> Prompt
Your job is to return every line of the listing holding the string "typedef".

============

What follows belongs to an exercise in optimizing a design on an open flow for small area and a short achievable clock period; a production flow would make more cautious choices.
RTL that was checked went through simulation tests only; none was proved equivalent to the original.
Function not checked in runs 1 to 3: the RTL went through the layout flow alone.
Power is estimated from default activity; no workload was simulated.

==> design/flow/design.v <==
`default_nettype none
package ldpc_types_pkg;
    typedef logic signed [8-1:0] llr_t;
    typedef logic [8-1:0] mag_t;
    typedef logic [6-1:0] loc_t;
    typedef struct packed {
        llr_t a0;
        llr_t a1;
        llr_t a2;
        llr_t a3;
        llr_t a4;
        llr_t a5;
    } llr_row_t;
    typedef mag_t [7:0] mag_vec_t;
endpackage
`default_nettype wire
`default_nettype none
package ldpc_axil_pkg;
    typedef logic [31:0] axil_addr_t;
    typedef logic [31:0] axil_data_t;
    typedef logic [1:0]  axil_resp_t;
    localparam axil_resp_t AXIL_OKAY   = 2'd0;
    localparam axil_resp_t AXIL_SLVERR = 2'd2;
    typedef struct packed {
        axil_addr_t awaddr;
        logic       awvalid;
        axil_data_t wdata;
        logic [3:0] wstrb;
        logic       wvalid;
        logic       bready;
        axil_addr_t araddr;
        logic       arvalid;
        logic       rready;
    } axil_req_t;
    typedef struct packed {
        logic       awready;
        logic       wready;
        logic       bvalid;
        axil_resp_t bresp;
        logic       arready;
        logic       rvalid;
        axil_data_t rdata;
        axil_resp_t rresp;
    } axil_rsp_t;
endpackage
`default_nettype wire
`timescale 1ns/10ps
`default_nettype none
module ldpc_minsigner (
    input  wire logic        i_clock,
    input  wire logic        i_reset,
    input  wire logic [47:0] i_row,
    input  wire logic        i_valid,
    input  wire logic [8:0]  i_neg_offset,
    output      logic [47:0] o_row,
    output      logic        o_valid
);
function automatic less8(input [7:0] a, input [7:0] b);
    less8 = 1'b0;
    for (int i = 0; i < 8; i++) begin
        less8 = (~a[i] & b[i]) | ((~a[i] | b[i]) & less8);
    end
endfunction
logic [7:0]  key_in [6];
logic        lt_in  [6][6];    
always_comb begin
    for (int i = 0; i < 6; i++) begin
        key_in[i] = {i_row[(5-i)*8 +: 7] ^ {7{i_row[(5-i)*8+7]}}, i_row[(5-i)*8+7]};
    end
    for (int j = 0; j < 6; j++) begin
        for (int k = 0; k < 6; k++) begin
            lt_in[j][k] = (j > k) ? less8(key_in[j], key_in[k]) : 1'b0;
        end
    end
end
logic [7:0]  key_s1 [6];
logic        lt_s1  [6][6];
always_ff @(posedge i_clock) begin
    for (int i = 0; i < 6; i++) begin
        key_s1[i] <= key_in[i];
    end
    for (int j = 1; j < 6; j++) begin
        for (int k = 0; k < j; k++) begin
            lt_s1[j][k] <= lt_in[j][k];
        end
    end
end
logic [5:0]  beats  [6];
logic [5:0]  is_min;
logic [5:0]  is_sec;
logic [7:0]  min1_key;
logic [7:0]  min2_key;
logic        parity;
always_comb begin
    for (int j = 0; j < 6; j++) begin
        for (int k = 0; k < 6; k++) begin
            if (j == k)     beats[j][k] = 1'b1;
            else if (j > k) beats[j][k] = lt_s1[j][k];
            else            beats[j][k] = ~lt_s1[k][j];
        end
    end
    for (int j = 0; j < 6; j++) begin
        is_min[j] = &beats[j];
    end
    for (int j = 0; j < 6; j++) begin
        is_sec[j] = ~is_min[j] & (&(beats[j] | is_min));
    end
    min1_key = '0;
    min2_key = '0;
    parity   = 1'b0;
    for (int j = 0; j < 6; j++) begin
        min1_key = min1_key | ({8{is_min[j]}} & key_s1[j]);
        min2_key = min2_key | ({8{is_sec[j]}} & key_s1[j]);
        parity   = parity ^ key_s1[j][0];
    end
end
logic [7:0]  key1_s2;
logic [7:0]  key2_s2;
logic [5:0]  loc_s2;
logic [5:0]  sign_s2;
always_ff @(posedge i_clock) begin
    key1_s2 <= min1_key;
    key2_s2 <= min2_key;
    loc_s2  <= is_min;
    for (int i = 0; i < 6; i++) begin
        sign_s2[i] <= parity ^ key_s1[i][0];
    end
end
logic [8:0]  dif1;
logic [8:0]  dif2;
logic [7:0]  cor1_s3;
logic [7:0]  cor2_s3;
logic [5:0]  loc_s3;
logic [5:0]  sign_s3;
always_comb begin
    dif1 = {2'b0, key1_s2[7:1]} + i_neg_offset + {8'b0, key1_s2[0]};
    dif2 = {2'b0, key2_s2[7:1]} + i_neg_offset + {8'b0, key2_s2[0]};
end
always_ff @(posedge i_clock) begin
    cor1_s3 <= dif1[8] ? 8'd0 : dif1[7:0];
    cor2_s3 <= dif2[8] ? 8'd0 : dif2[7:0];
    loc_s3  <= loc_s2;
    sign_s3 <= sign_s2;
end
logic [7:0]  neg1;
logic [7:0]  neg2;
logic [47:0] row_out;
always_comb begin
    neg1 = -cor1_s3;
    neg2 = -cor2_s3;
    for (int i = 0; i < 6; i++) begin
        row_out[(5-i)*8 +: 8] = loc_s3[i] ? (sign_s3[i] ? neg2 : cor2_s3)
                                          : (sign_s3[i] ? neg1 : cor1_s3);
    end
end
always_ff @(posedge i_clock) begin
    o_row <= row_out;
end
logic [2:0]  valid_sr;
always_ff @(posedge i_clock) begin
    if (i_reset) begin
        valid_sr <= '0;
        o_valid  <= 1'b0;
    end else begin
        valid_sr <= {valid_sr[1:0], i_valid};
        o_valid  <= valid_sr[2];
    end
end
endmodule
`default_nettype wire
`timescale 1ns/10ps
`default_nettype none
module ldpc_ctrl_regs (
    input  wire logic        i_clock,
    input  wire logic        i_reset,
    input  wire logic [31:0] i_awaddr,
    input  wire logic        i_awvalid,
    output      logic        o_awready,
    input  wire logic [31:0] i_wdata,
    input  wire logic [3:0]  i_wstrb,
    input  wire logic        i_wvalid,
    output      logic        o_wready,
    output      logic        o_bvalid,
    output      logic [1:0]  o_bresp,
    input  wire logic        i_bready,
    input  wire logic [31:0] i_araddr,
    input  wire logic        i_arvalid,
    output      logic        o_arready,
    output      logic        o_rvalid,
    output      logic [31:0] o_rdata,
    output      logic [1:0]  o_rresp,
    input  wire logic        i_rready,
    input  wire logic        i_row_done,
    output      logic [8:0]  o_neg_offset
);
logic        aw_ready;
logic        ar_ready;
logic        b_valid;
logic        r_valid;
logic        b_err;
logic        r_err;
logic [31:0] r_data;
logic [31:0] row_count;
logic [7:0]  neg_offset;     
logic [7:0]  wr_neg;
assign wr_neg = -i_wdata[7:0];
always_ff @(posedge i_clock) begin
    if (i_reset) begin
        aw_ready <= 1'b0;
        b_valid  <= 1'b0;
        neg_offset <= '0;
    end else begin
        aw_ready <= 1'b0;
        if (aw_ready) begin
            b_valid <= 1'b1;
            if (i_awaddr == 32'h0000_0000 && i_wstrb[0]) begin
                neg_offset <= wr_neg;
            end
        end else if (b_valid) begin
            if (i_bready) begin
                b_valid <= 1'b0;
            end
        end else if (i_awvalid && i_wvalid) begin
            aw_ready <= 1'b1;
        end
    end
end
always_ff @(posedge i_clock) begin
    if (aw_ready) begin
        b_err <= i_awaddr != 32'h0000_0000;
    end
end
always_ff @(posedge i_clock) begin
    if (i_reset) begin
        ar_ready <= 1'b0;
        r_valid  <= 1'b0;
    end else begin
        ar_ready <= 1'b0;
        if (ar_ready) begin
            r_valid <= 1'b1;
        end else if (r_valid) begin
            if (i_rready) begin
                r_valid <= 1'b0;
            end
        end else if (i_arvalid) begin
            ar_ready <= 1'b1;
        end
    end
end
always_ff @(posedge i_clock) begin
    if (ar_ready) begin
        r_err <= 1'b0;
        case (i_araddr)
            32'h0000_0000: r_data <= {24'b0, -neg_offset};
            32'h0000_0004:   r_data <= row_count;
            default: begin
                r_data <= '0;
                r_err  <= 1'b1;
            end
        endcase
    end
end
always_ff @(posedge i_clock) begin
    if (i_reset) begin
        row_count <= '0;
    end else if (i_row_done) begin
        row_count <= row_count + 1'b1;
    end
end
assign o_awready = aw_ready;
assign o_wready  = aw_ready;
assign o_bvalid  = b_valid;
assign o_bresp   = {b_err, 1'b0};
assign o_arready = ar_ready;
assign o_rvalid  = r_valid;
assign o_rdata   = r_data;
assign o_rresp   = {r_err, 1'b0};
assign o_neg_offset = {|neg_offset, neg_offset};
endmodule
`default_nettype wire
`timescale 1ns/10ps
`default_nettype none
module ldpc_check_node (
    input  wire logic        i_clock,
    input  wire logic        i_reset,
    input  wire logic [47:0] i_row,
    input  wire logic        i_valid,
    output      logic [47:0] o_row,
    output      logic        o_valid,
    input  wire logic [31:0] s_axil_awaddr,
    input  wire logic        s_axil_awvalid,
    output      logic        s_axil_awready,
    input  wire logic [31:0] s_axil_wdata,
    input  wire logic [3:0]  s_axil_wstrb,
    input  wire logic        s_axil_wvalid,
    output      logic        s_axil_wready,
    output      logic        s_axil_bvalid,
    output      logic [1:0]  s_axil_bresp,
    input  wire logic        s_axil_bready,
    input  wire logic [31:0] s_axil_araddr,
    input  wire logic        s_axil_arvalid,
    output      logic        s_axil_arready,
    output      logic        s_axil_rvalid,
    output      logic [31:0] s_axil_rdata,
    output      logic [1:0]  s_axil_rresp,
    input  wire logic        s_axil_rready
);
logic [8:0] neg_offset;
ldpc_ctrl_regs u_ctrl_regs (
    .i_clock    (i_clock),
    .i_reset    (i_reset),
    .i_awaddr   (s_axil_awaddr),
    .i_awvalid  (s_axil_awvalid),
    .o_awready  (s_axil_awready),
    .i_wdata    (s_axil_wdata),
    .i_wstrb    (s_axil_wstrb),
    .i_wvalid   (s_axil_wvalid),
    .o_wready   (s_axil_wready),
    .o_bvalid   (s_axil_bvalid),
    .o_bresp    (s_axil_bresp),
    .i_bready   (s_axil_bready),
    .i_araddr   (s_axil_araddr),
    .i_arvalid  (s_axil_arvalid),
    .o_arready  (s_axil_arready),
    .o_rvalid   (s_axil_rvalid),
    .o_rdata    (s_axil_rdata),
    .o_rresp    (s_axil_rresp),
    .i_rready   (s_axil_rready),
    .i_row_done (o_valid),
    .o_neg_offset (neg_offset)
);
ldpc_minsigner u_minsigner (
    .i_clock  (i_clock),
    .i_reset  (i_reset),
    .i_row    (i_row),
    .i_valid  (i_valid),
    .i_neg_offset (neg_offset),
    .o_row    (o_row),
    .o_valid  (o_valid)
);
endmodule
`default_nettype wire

============

> Solution to the problem
    typedef logic signed [8-1:0] llr_t;
    typedef logic [8-1:0] mag_t;
    typedef logic [6-1:0] loc_t;
    typedef struct packed {
    typedef mag_t [7:0] mag_vec_t;
    typedef logic [31:0] axil_addr_t;
    typedef logic [31:0] axil_data_t;
    typedef logic [1:0]  axil_resp_t;
    typedef struct packed {
    typedef struct packed {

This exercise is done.